What this task involves =>
In the records below, find each line with the word "json" and copy it.

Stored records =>
**src/rtl/sorted_leaf_table_macros.svh**
```systemverilog
// Assertion macros used by the sorted leaf table RTL.
`ifndef SORTED_LEAF_TABLE_MACROS_SVH
`define SORTED_LEAF_TABLE_MACROS_SVH

`ifndef SYNTHESIS
// same-cycle implication
`define SLT_ASSERT_IMPLIES(lbl, clk, rst_n, ante, cons) \
	lbl: assert property (@(posedge clk) disable iff (!rst_n) (ante) |-> (cons)) \
		else $error("sorted_leaf_table: check failed");
// next-cycle implication
`define SLT_ASSERT_NEXT(lbl, clk, rst_n, ante, cons) \
	lbl: assert property (@(posedge clk) disable iff (!rst_n) (ante) |=> (cons)) \
		else $error("sorted_leaf_table: check failed");
`else
`define SLT_ASSERT_IMPLIES(lbl, clk, rst_n, ante, cons)
`define SLT_ASSERT_NEXT(lbl, clk, rst_n, ante, cons)
`endif

`endif

```
**src/rtl/slt_ram.sv**
```systemverilog
// Entry memory: one write port, one read port with registered data.
module slt_ram #(
	parameter int DATA_W = 128,
	parameter int DEPTH  = 32,
	localparam int AW    = $clog2(DEPTH)
) (
	input  logic              clk,
	input  logic              we,
	input  logic [AW-1:0]     waddr,
	input  logic [DATA_W-1:0] wdata,
	input  logic              re,
	input  logic [AW-1:0]     raddr,
	output logic [DATA_W-1:0] rdata
);

	logic [DATA_W-1:0] mem_q [DEPTH];

	always_ff @(posedge clk) begin
		if (we) begin
			mem_q[waddr] <= wdata;
		end
		if (re) begin
			rdata <= mem_q[raddr];
		end
	end

endmodule

```
## src/rtl/sorted_leaf_table_macros.svh

```systemverilog
// Assertion macros used by the sorted leaf table RTL.
`ifndef SORTED_LEAF_TABLE_MACROS_SVH
`define SORTED_LEAF_TABLE_MACROS_SVH

`ifndef SYNTHESIS
// same-cycle implication
`define SLT_ASSERT_IMPLIES(lbl, clk, rst_n, ante, cons) \
	lbl: assert property (@(posedge clk) disable iff (!rst_n) (ante) |-> (cons)) \
		else $error("sorted_leaf_table: check failed");
// next-cycle implication
`define SLT_ASSERT_NEXT(lbl, clk, rst_n, ante, cons) \
	lbl: assert property (@(posedge clk) disable iff (!rst_n) (ante) |=> (cons)) \
		else $error("sorted_leaf_table: check failed");
`else
`define SLT_ASSERT_IMPLIES(lbl, clk, rst_n, ante, cons)
`define SLT_ASSERT_NEXT(lbl, clk, rst_n, ante, cons)
`endif

`endif

```

## src/rtl/slt_pkg.sv

```systemverilog
// Shared types and constants of the sorted leaf table.
package slt_pkg;

	localparam int CAPACITY = 32;
	localparam int ADDR_W   = $clog2(CAPACITY);
	localparam int CNT_W    = 6;
	localparam int KEY_W    = 64;
	localparam int VAL_W    = 64;
	localparam int LINK_W   = 32;
	localparam int ENTRY_W  = KEY_W + VAL_W;

	typedef enum logic [1:0] {
		KIND_LOOKUP = 2'd0,
		KIND_INSERT = 2'd1,
		KIND_SPLIT  = 2'd2
	} kind_t;

	typedef enum logic [2:0] {
		ST_OK        = 3'd0,
		ST_NOT_FOUND = 3'd1,
		ST_DUP       = 3'd2,
		ST_FULL      = 3'd3,
		ST_EMPTY     = 3'd4
	} status_t;

	typedef struct packed {
		logic lt;
		logic eq;
	} cmp_t;

endpackage

```

## src/rtl/slt_keycmp.sv

```systemverilog
// Shared signed key comparator used by every search step.
module slt_keycmp (
	input  logic signed [slt_pkg::KEY_W-1:0] a,
	input  logic signed [slt_pkg::KEY_W-1:0] b,
	output slt_pkg::cmp_t                    res
);

	import slt_pkg::*;

	always_comb begin
		res.lt = a < b;
		res.eq = a == b;
	end

endmodule
```

## config.mk

```make
export PLATFORM = sky130hd
export DESIGN_NAME = slt_keycmp
export DESIGN_NICKNAME = d
export VERILOG_FILES = /design/src/rtl/sorted_leaf_table_macros.svh /design/src/rtl/slt_pkg.sv /design/src/rtl/slt_keycmp.sv
export SDC_FILE = /design/constraint.sdc
export NUM_CORES = 1
export LEC_CHECK = 0
export BUFFER_PORTS_ARGS = -buffer_cell sky130_fd_sc_hd__buf_2
export CAP_MARGIN = 20
export CORE_AREA = 4 4 68 70
export DETAILED_ROUTE_END_ITERATION = 16
export DIE_AREA = 0 0 72 74
export GPL_TIMING_DRIVEN = 0
export PLACE_DENSITY = 0.93
export SLEW_MARGIN = 0
export SYNTH_ARGS = -nofsm -noshare
export SYNTH_HDL_FRONTEND = slang
export SYNTH_SLANG_ARGS = --single-unit
export TNS_END_PERCENT = 50
```

## constraint.sdc

```tcl
create_clock -name vclk -period 2.7
set_clock_uncertainty 0.15 [all_clocks]
set_input_delay 0.27 -clock vclk [all_inputs]
set_output_delay 0.27 -clock vclk [all_outputs]
set_load 0.05 [all_outputs]
```

== After elaboration in Yosys (flattened, before gate mapping) ==
Index checks and enable logic that the tools add are counted.
Operators by class
  magnitude comparators: 1
  eq/ne operators: 1
Operators with widths (count)
  == test 64 bit: 1
  less-than comparator 64 bit: 1
Word-level totals
  register bits after elaboration: 0
  input port bits: 128
  output and inout bits: 2
  word-level logic and storage cells: 2

== Depth between registers and ports, before layout ==
Gate-level depths: netlist (run 1).
  depth after elaboration: 1
  depth in mapped cells: 8
  gate-level depth less buffers: 8

== Worst setup path after synthesis (run 1) ==
OpenSTA, ideal clock, no wires.
  path kind: input to output
  start: input port b[63] (netlist name)
  end: output port res[0] (netlist name)
  arrival: 2.817 ns
  path slack: -0.537 ns
  cell stages on the path: 7
  cells stage by stage: inv_1 ha_1 nand4_1 nor4_1 and3_1 nand3_1 nor4_1
RTL lines
  start, declared: line slt_keycmp.sv:4  | input logic signed [slt_pkg::KEY_W-1:0] b,
  end, declared: line slt_keycmp.sv:5  | output slt_pkg::cmp_t res

==> results.json, run 1 <==
{
  "power.internal_uw": 173,
  "path_buf_inv": 2,
  "sequential_cell_area_sq_um": 0,
  "pwr-share-comb_pct": 100.0,
  "num_rows": 23,
  "end_kind": "primary output",
  "post_cts_setup_repair_buffer_count": 0,
  "synth_largest_type_area_fraction_pct": 49.0,
  "drt-initial-drc-count": 21,
  "remaining_antenna_violation_count_after_routing": 0,
  "total_power_uw": 339,
  "synth_area_sq_mm": 0.00163,
  "crit_path_cell_trace": "buf_2, ha_1, a21o_1, a21o_1, a221oi_2, o221ai_1, a221oi_2, xnor2_1, buf_4",
  "flow.area_growth_from_synthesis_pct": 45.0,
  "worst_pin_slew_ns": 0.412,
  "design.seq.count": 0,
  "share_seq_of_total_power_pct": 0,
  "min_period_over_period_pct": 94.1,
  "hold_ws_ns": 0.950,
  "clk_pwr_share_pct": 0,
  "synthDistinctLibCells": 28,
  "cp-start-kind": "input pin",
  "rsz0062_at_grt": "no",
  "global_route.overflow_total": 0,
  "utilization_pct": 59.6,
  "drt_drc_violations_left": 0,
  "ys_top_cells_by_area": "sky130_fd_sc_hd__ha_1 (49%), sky130_fd_sc_hd__inv_1 (15%), sky130_fd_sc_hd__a21oi_1 (7.7%), sky130_fd_sc_hd__nand4_1 (4.2%), sky130_fd_sc_hd__nand2_1 (4.1%)",
  "drv_cap": 0,
  "power_leakage_uw": 0.00154,
  "number_of_vias_after_detailed_routing": 2013,
  "floorplan.die_area_sq_mm": 0.00533,
  "first_global_vias": 2031,
  "most_area_hungry_cell_type_in_the_yosys_netlist": "sky130_fd_sc_hd__ha_1",
  "yosysMostFrequentCell": "sky130_fd_sc_hd__inv_1",
  "antenna_violations_before_repair": 0,
  "wire_length_per_cell_um": 11.4,
  "portBuffers": 130,
  "path_max_fanout": 3,
  "synth_warn": 0,
  "sw_frac_of_total_pct": 49.0,
  "hpwl_after_dpl_mm": 4.54,
  "worstSetupPathType": "in2out",
  "clock.fmax_ghz": 0.394,
  "power_per_cell_area_mw_per_mm2": 143,
  "post_synth_inst_count": 232,
  "period_needed_ns": 2.54,
  "start_util_pct": 41.1,
  "final.clkbuf_count": 0,
  "cts_hold_buffers": 0,
  "drive_gt1_share_pct": 37.8,
  "max-slew-margin-rel_pct": 72.3,
  "vias_per_cell": 4.89,
  "crit_required_ns": 2.28,
  "synth_sequential_area_ratio_pct": 0,
  "holdCritPathClass": "in2out",
  "gr_util_all_layers_pct": 16.0,
  "power.net_switching_uw": 166,
  "antenna_cells": 0,
  "syn_avg_cell_area_sq_um": 7.04,
  "fin_nets": 556,
  "place_congestion": 0.821,
  "finalHoldViolCount": 0,
  "kind_of_cell_with_the_highest_combined_delay_on_the_critical_path": "compound AO/OA/AOI/OAI gates",
  "core_region_area_sq_mm": 0.00397,
  "route.final.wire_length_mm": 4.72,
  "final_max_slew_viol_count": 0,
  "ios": 130,
  "chipHeight_um": 74,
  "most_common_library_cells_after_synthesis": "sky130_fd_sc_hd__inv_1 (66), sky130_fd_sc_hd__ha_1 (64), sky130_fd_sc_hd__a21oi_1 (25), sky130_fd_sc_hd__nand2_1 (18), sky130_fd_sc_hd__nand4_1 (11)",
  "worst_path_max_delay_cell": "sky130_fd_sc_hd__ha_1",
  "drtPass1Iterations": 4,
  "cp.arrival_ns": 2.12,
  "placed_cell_area_sq_mm": 0.00235,
  "finalSetupViolations": 0,
  "finalInstanceArea_sq_mm": 0.00237,
  "outcome": "complete, no violations",
  "grt_first_pass_wirelength_mm": 7.27,
  "synth_fp_nets": 424,
  "floorplan.die.width_um": 72,
  "grt_start_max_net_pins": 5,
  "worst_ir_drop_vdd_uv": 70.4,
  "critical-path-max-stage-delay_ns": 0.32
}
stage by stage:
step           instances  setup TNS (ns)  setup slack (ns)
2_1_floorplan        232         -0.0754           -0.0754
3_3_place_gp         412         -0.0267           -0.0267
3_5_place_dp         412         -0.0768           -0.0768
4_1_cts              412               0            0.0352
5_1_grt              412               0           0.00288
6_report             412               0             0.159
power by group through the flow:
| stage | clock, uW | combinational, uW | sequential [uW] |
|---|---|---|---|
| floorplan | 0 | 192 | 0 |
| global placement | 0 | 319 | 0 |
| detailed placement | 0 | 335 | 0 |
| CTS | 0 | 341 | 0 |
| global route | 0 | 391 | 0 |
| finish | 0 | 339 | 0 |
worst paths after layout:
path / startpoint / endpoint / slack, ns / depth (start not counted)
max: a[21] / res[1] / 0.16 / 9
min: a[63] / res[1] / 0.95 / 4
cells by family after synthesis:
family,after synthesis,share of synthesized area (%)
xor+xnor,1,0.536
compound gates,51,19.5
buf+inv,66,15.2
simple gates,50,15.7
fa+ha+maj,64,49.0
layout by cell type, fill, tap and decap left out, drive strengths merged:
| cell type | count |
|---|---|
| nand2b | 1 |
| a21o | 3 |
| o211a | 1 |
| and3 | 2 |
| and4 | 2 |
| a2111oi | 1 |
| a221oi | 4 |
| ha | 64 |
| o21a | 2 |
| nand3 | 4 |
| nand2 | 18 |
| nor2 | 5 |
| a21oi | 25 |
| o221ai | 1 |
| buf | 130 |
| a211oi | 2 |
| nor3 | 2 |
| o21ai | 10 |
| nor2b | 1 |
| inv | 66 |
| or4 | 1 |
| nand4 | 11 |
| nor4 | 3 |
| o32ai | 1 |
| xnor2 | 1 |
| o211ai | 1 |
per-layer routing:
metal / wire length [um] / share of wire (%) / GRT usage, %
met1: 1770 / 37 / 15.7
met2: 2440 / 52 / 34.7
met3: 401 / 8.5 / 2.16
met4: 109 / 2.3 / 3.55
met5: 0 / 0 / 0
repair_timing:
| action | CTS | global route |
|---|---|---|
| pin swaps | 0 | 1 |
| setup endpoints to repair | 1 | 1 |
| resized for setup | 2 | 2 |
cell type report:
cell class / count / area, sq um
Inverter: 66 / 248
Timing Repair Buffer: 130 / 653
Multi-Input combinational cell: 166 / 1400
Fill cell: 362 / 1600
Tap cell: 50 / 62.6
Power figures use the tool's default switching activity.
==> inputs of run 2 (changes only) <==
PLACE_DENSITY = 0.82   (was 0.93)
==> run 2 against run 1 <==
  * Maximum frequency rose by 0.86%
  * Combinational power fell by 1%
  * Sequential share of layout area did not move
  * Wire length fell by 4.5%
  * Clock-buffer cell count did not move
  * Critical path type unchanged
  * Highest routed layer is now met3
==> results.json, run 2 (synthesis gave the netlist of run 1 again) <==
{
  "critical-path-max-stage-delay_ns": 0.58,
  "route.final.wire_length_mm": 4.50,
  "grt_first_pass_wirelength_mm": 7.29,
  "floorplan.die_area_sq_mm": 0.00533,
  "most-common-layout-cells": "sky130_fd_sc_hd__buf_2 (129), sky130_fd_sc_hd__inv_1 (66), sky130_fd_sc_hd__ha_1 (64)",
  "flow.area_growth_from_synthesis_pct": 45.3,
  "utilization_pct": 59.7,
  "total_power_uw": 334,
  "period_needed_ns": 2.52,
  "n_fill_cell": 375,
  "grt_use_met2_pct": 35.2,
  "num_rows": 23,
  "final_max_slew_viol_count": 0,
  "wire_length_per_cell_um": 10.9,
  "cp.arrival_ns": 2.10,
  "core_region_area_sq_mm": 0.00397,
  "cp-start-kind": "input pin",
  "power_leakage_uw": 0.00154,
  "crit_required_ns": 2.28,
  "hold-path-endpoint": "res[1]",
  "antenna_cells": 0,
  "pwr-share-comb_pct": 100.0,
  "post_cts_setup_repair_buffer_count": 0,
  "power.net_switching_uw": 162,
  "layout.cells.non_filler": 412,
  "gr_util_all_layers_pct": 16.0,
  "remaining_antenna_violation_count_after_routing": 0,
  "global_route.overflow_total": 0,
  "max-slew-margin-rel_pct": 78.1,
  "grt_start_max_net_pins": 5,
  "finalHoldViolCount": 0,
  "hold_ws_ns": 0.938,
  "design.seq.count": 0,
  "clock.fmax_ghz": 0.397,
  "finalSetupViolations": 0,
  "worst_hold_path.num_cells": 4,
  "power_per_cell_area_mw_per_mm2": 141,
  "vias_per_cell": 4.83,
  "number_of_vias_after_detailed_routing": 1989,
  "share_seq_of_total_power_pct": 0,
  "drt-initial-drc-count": 22,
  "worst_pin_slew_ns": 0.326,
  "path_max_fanout": 3,
  "place_congestion": 0.805,
  "sw_frac_of_total_pct": 48.6,
  "globalRoute.busiestLayer": "met2",
  "ios": 130,
  "final.setup.worst_slack_ns": 0.181,
  "holdCritPathClass": "in2out",
  "path_buf_inv": 2,
  "cts_hold_buffers": 0,
  "worst_path_max_delay_cell": "sky130_fd_sc_hd__or4_1",
  "final.clkbuf_count": 0,
  "end_kind": "primary output",
  "met3_demand_to_capacity_share_in_global_routing_pct": 1.89,
  "drv_cap": 0,
  "fin_nets": 556,
  "chipHeight_um": 74,
  "gr-usage-met1_pct": 16.6,
  "worst_ir_drop_vdd_uv": 62.1,
  "portBuffers": 130,
  "floorplan.die.width_um": 72,
  "commonest_non_fill_non_tap_cell_in_the_layout": "sky130_fd_sc_hd__buf_2",
  "worstHoldStart": "a[63]",
  "detailedPlace.worstSlack_ns": 0.0343,
  "power.internal_uw": 172,
  "sequential_cell_area_sq_um": 0,
  "placedCellCount": 412,
  "min_period_over_period_pct": 93.3,
  "post_cts_resize_count": 0,
  "outcome": "complete, no violations",
  "drtPass1Iterations": 4,
  "crit_path_cell_trace": "buf_2, ha_1, nand4_1, or4_1, o211ai_1, a221oi_2, xnor2_1, buf_4",
  "clk_pwr_share_pct": 0,
  "drt_drc_violations_left": 0,
  "first_global_vias": 2006,
  "kind_of_cell_with_the_highest_combined_delay_on_the_critical_path": "simple AND/OR/NAND/NOR gates",
  "antenna_violations_before_repair": 0,
  "worstSetupPathType": "in2out",
  "start_util_pct": 41.1,
  "hpwl_after_dpl_mm": 4.35,
  "drive_gt1_share_pct": 38.1
}
## run 2: cell counts in the layout (fill, tap and decap cells not counted)
No cell type changed its count.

Solution to the exercise =>
==> results.json, run 1 <==
==> results.json, run 2 (synthesis gave the netlist of run 1 again) <==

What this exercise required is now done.